## BRIEF
Keyword search on "bufValid": report each line of the records that contains it.

____ DATA SUPPLIED

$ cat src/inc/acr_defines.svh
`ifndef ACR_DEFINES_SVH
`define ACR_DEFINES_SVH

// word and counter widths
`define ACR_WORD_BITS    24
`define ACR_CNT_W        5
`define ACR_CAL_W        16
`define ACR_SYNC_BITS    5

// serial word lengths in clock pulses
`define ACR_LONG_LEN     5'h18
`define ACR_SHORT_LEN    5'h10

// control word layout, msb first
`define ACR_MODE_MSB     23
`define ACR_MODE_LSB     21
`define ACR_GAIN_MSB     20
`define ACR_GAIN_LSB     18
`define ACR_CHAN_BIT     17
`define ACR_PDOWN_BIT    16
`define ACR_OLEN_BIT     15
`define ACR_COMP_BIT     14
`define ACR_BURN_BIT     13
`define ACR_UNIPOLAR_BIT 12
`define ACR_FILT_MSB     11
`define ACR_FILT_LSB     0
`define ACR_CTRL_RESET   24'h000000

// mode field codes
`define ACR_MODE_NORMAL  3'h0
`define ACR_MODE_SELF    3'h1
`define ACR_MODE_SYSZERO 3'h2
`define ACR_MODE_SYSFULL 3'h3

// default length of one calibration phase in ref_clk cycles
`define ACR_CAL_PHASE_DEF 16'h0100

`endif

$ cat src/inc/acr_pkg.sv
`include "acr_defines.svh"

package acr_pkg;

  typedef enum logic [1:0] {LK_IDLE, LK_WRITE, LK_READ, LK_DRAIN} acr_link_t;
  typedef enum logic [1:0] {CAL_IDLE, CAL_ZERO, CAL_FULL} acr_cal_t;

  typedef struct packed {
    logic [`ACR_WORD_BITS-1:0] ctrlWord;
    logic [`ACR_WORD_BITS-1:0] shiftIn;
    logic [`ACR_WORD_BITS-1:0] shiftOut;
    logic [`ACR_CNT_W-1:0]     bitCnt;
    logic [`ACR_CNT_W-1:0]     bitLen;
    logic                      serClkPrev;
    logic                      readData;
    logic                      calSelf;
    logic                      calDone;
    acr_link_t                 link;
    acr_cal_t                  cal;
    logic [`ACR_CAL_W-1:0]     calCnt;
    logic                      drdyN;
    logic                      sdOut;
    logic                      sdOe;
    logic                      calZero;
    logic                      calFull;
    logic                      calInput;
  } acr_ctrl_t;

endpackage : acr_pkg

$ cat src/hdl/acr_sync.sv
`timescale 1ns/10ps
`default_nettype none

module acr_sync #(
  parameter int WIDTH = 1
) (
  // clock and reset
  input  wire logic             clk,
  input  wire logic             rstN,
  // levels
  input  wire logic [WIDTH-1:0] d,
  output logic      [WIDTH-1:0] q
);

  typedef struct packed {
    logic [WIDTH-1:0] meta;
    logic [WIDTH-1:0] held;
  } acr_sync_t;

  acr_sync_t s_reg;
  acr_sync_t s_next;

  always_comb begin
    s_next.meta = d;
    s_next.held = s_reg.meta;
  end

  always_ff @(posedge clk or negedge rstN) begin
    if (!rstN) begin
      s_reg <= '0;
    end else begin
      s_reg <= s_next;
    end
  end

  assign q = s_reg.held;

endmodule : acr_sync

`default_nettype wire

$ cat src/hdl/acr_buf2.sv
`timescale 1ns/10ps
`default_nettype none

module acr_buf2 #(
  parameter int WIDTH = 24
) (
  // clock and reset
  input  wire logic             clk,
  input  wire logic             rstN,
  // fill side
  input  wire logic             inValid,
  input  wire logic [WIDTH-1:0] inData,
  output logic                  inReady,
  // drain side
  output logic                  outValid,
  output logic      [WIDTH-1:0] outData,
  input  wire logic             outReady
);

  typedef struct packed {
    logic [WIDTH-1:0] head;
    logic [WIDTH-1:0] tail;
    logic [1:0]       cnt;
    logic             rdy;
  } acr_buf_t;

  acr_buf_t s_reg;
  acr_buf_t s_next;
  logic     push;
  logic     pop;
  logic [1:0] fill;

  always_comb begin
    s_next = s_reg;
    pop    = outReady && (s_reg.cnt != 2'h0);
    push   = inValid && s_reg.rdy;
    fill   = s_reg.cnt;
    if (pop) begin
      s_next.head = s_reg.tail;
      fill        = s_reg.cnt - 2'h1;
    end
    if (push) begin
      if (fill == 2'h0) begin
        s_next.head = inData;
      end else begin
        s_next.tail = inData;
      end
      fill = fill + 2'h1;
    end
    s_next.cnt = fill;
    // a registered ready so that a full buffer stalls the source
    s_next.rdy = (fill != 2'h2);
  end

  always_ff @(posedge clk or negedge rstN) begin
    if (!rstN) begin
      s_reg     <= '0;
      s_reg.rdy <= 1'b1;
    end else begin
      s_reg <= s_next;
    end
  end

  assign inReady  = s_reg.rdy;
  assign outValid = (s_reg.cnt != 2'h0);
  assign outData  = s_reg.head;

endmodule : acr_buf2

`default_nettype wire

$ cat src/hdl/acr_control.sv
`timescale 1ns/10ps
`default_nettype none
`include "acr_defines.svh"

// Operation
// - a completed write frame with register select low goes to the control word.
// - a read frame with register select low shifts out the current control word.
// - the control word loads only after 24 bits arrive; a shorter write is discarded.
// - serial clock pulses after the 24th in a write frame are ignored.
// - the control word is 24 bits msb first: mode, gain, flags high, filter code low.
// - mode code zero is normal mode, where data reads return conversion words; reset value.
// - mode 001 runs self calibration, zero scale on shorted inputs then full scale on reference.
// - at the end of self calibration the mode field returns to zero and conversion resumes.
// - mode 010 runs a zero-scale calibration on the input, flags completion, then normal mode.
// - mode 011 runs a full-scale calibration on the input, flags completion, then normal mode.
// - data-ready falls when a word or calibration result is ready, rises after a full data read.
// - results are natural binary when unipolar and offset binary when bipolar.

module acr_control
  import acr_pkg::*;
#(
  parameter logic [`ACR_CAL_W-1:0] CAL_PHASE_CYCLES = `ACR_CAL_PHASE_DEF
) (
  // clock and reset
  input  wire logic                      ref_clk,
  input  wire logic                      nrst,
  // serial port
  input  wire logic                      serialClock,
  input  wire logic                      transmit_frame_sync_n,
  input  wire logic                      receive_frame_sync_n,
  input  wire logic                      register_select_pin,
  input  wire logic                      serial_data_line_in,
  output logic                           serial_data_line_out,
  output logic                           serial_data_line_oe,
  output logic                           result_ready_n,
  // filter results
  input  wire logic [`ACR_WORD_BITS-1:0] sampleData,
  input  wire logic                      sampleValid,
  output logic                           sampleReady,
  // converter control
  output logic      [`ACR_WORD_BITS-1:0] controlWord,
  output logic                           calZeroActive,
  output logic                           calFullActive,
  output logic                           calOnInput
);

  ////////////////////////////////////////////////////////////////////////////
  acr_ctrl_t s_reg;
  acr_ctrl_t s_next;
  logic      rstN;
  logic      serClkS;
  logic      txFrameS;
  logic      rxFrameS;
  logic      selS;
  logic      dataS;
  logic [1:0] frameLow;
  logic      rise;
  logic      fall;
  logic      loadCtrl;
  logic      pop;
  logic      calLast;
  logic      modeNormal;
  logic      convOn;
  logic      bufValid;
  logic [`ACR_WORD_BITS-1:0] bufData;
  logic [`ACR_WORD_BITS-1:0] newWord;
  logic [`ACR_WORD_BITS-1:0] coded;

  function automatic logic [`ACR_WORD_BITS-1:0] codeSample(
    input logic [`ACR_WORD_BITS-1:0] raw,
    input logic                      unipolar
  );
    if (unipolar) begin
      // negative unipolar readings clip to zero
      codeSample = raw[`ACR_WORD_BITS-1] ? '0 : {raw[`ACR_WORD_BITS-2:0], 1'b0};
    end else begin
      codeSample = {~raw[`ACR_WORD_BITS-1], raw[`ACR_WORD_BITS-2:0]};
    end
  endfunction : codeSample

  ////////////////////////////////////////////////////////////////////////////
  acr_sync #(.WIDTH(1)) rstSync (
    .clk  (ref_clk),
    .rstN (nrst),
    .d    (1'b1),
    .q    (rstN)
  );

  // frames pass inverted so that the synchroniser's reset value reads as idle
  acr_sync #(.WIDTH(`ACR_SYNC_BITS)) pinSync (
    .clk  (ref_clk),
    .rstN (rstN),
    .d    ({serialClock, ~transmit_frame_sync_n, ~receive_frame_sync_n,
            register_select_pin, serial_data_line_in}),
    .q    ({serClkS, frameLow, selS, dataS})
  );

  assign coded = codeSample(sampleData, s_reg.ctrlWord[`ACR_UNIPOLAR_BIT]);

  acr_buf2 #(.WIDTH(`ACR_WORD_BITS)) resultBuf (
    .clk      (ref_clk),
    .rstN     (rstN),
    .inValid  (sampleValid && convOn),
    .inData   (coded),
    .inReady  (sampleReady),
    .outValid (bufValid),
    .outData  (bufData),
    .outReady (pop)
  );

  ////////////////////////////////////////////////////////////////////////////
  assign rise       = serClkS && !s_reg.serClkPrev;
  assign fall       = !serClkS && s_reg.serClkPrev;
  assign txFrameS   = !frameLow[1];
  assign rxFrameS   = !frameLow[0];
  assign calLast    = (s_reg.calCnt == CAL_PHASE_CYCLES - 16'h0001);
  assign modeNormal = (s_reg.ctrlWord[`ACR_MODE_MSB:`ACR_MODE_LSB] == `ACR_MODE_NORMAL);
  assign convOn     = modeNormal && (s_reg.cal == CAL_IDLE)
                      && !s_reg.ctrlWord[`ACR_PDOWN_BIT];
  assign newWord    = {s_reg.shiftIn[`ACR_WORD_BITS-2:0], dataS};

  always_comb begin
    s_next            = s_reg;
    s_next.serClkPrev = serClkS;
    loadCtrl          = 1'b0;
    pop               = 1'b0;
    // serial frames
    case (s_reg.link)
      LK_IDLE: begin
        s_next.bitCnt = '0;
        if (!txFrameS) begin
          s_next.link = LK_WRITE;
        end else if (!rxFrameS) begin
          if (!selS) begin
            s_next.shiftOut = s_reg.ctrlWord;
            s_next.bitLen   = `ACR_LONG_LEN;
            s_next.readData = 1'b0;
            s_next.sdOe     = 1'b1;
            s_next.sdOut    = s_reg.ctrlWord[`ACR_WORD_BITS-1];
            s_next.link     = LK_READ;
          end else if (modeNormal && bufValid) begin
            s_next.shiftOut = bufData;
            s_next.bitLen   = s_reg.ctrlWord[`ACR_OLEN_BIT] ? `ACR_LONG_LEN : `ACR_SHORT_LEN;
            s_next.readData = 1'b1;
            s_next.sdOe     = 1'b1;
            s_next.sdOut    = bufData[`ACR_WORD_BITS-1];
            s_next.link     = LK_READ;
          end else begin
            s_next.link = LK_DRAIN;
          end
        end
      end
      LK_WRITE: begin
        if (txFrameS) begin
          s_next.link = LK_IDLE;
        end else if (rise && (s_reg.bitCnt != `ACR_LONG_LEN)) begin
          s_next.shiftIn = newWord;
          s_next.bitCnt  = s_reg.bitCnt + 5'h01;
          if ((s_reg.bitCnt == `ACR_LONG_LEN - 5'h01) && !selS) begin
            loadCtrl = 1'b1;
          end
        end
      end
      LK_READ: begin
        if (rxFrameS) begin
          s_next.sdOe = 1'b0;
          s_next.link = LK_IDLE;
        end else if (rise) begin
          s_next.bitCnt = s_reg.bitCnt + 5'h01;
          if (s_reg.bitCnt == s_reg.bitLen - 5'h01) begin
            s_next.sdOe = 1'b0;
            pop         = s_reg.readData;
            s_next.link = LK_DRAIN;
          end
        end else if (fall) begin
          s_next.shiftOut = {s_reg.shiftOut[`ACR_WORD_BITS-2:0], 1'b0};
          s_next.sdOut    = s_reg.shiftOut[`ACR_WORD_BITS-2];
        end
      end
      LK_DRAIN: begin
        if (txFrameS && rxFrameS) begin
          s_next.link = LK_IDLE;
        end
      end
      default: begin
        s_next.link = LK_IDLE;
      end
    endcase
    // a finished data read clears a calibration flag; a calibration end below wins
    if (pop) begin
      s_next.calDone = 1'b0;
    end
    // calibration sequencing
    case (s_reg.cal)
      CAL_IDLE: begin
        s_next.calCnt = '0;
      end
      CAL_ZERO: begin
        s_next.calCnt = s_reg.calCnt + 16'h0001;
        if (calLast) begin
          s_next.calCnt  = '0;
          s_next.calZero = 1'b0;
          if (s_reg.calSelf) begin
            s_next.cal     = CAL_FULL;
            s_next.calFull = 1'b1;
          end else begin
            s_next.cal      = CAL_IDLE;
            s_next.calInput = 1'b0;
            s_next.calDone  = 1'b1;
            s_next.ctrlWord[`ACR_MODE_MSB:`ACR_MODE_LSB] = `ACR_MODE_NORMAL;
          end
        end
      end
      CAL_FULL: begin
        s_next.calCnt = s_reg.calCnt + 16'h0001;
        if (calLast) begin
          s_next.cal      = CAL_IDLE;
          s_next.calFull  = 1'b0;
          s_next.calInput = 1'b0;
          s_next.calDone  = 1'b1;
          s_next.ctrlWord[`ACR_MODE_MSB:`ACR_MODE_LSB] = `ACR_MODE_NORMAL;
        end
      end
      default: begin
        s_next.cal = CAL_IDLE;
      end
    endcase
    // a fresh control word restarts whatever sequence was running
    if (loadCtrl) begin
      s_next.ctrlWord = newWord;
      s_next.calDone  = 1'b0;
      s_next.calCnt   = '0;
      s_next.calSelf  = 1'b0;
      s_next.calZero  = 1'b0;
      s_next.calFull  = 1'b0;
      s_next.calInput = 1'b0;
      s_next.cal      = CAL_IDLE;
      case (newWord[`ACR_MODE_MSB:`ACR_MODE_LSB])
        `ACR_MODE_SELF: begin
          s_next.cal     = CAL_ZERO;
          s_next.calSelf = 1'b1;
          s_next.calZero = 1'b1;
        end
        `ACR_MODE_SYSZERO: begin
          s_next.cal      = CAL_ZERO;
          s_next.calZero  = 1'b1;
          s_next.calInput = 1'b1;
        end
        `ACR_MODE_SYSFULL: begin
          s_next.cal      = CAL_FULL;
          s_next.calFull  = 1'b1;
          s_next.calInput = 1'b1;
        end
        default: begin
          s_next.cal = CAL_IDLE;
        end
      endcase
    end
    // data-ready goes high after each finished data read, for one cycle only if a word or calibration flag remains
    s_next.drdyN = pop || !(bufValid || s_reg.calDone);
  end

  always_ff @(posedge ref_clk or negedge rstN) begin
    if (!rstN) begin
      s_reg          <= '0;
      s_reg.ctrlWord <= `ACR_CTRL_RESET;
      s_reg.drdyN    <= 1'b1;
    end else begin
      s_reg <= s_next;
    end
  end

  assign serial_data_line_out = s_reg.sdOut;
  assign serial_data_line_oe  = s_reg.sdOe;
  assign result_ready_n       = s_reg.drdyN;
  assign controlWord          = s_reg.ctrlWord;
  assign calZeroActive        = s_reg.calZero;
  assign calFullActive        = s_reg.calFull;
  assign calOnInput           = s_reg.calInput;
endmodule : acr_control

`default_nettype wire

________

## EXERCISE RESULT
  logic      bufValid;
    .outValid (bufValid),
          end else if (modeNormal && bufValid) begin
    s_next.drdyN = pop || !(bufValid || s_reg.calDone);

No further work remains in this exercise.